◆ WORK REQUIRED
Set down exactly, from the records below, the line with "- sequential power is about the same" through the line with "- flip-flop and latch count does not change", and nothing else.

◆ DATA TO PROCESS
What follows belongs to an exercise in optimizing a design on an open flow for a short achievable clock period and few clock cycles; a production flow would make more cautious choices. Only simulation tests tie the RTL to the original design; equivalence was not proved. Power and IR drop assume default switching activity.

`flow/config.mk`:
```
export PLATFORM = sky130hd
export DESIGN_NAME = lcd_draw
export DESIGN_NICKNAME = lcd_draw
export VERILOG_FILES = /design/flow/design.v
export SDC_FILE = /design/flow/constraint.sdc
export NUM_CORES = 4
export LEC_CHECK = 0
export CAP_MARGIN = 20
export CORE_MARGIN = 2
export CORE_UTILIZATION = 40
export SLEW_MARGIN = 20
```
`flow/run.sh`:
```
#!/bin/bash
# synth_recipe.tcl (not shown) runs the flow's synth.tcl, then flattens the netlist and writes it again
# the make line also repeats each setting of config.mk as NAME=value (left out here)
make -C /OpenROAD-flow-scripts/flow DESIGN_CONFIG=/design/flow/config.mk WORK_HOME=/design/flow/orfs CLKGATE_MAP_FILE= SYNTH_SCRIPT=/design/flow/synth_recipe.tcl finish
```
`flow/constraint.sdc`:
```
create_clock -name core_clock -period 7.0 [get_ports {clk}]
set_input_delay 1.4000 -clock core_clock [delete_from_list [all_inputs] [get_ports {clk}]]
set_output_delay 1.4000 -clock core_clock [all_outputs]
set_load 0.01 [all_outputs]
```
...
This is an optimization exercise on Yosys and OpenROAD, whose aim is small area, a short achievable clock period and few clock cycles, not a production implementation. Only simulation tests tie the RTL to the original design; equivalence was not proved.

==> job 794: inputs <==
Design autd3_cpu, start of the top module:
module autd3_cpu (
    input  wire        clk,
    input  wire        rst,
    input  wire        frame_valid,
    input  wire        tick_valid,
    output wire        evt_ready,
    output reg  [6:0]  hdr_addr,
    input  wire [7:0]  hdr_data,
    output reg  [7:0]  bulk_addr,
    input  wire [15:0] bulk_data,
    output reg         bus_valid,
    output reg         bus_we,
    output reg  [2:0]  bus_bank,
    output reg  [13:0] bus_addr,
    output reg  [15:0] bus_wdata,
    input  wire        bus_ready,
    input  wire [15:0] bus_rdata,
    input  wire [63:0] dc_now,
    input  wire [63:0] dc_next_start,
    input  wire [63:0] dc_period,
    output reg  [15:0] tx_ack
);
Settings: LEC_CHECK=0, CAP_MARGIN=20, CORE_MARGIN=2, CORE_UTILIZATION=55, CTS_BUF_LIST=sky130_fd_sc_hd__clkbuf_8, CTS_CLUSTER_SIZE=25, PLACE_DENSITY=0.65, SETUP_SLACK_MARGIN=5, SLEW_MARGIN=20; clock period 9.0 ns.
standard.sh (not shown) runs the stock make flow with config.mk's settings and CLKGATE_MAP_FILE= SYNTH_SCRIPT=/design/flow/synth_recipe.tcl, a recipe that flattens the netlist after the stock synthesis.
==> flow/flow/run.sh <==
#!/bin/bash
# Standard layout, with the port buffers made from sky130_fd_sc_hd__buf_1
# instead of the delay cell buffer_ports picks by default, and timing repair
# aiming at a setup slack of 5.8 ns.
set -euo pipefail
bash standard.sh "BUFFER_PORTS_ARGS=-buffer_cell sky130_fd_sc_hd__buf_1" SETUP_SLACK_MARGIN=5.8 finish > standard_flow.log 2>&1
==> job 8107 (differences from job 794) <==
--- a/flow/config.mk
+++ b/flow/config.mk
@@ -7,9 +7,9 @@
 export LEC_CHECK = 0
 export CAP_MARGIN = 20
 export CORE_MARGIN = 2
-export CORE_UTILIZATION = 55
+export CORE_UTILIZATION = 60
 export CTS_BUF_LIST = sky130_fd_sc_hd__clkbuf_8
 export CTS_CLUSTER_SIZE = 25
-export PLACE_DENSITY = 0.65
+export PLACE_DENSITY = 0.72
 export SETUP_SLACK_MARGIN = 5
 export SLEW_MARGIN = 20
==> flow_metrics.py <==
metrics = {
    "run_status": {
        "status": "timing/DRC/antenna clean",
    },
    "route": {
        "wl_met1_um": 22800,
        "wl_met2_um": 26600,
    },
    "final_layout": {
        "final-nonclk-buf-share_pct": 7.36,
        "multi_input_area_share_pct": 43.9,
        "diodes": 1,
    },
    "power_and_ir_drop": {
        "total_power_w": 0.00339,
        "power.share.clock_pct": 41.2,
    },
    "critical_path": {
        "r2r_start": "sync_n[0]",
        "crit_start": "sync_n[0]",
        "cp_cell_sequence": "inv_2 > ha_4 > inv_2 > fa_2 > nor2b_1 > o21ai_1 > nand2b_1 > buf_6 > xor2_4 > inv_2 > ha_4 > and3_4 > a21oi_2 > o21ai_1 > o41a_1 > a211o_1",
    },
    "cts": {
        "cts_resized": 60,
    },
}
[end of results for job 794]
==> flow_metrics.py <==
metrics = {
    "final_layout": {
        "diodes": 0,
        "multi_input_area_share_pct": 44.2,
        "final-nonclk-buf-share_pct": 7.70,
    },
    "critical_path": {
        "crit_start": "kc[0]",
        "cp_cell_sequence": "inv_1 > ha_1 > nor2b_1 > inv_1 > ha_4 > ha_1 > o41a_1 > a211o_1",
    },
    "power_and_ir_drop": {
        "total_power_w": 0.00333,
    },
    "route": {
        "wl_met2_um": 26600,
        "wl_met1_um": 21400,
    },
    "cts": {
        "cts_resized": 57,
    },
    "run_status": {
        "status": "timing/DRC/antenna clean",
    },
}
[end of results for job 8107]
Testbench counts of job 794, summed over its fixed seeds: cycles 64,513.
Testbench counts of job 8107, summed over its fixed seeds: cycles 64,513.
--
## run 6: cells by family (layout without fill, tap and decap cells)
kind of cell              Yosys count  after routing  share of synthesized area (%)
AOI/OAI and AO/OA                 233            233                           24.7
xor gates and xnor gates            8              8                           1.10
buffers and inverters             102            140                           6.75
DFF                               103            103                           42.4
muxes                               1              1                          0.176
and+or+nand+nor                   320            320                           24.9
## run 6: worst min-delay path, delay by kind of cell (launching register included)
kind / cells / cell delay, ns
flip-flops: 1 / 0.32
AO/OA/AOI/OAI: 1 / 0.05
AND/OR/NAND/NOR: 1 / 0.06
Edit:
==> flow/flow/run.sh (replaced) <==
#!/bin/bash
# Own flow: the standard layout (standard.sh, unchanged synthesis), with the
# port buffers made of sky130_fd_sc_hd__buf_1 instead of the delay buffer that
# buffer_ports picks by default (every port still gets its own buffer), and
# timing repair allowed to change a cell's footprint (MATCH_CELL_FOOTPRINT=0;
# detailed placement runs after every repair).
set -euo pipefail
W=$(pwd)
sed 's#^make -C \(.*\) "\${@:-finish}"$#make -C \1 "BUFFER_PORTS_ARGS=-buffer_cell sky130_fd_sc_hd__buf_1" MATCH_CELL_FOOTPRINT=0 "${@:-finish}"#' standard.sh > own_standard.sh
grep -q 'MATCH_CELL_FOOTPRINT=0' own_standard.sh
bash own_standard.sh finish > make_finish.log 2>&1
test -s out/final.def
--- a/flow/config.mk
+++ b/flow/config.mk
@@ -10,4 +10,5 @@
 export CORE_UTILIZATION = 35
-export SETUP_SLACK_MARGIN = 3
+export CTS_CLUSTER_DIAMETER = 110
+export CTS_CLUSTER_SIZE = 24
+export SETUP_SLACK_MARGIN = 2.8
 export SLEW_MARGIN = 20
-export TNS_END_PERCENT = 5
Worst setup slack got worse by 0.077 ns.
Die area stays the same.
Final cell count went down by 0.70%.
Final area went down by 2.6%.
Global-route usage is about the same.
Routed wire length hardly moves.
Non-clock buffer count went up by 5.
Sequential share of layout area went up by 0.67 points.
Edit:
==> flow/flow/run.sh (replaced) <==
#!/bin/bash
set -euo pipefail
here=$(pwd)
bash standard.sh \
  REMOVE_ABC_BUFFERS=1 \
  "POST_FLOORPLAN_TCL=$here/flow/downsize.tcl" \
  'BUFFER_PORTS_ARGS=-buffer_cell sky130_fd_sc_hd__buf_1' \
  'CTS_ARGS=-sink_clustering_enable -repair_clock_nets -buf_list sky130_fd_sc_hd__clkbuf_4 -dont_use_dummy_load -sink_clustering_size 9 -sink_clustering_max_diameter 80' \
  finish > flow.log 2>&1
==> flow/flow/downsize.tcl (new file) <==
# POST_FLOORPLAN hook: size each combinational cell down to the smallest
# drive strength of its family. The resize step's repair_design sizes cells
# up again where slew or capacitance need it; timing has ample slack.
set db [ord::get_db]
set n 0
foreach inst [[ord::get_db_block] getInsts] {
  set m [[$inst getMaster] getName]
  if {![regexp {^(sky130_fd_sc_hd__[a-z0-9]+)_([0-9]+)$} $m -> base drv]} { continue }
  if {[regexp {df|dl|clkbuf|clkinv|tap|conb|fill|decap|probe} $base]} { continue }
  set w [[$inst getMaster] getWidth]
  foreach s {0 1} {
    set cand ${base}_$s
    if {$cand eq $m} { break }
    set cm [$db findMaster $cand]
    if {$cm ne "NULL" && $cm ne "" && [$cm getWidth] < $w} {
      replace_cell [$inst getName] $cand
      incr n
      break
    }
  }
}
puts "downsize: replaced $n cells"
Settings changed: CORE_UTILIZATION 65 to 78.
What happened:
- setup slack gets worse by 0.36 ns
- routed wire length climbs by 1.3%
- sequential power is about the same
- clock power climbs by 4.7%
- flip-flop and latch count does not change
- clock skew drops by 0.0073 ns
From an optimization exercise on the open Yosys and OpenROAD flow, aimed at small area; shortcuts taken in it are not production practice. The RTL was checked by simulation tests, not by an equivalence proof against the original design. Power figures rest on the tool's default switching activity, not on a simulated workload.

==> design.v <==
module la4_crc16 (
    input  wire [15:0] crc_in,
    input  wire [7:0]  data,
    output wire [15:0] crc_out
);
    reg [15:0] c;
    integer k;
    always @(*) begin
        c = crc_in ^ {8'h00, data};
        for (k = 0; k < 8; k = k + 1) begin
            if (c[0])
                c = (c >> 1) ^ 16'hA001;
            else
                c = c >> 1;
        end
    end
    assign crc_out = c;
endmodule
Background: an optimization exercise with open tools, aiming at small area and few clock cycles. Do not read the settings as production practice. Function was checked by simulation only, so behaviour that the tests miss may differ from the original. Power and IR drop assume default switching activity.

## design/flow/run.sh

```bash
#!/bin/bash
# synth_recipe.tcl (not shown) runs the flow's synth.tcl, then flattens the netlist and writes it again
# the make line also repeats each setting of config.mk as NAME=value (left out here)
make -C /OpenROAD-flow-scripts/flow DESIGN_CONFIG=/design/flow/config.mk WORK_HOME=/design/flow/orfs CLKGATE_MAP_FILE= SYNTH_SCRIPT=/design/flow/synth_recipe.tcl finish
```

◆ ANSWER SPACE
- sequential power is about the same
- clock power climbs by 4.7%
- flip-flop and latch count does not change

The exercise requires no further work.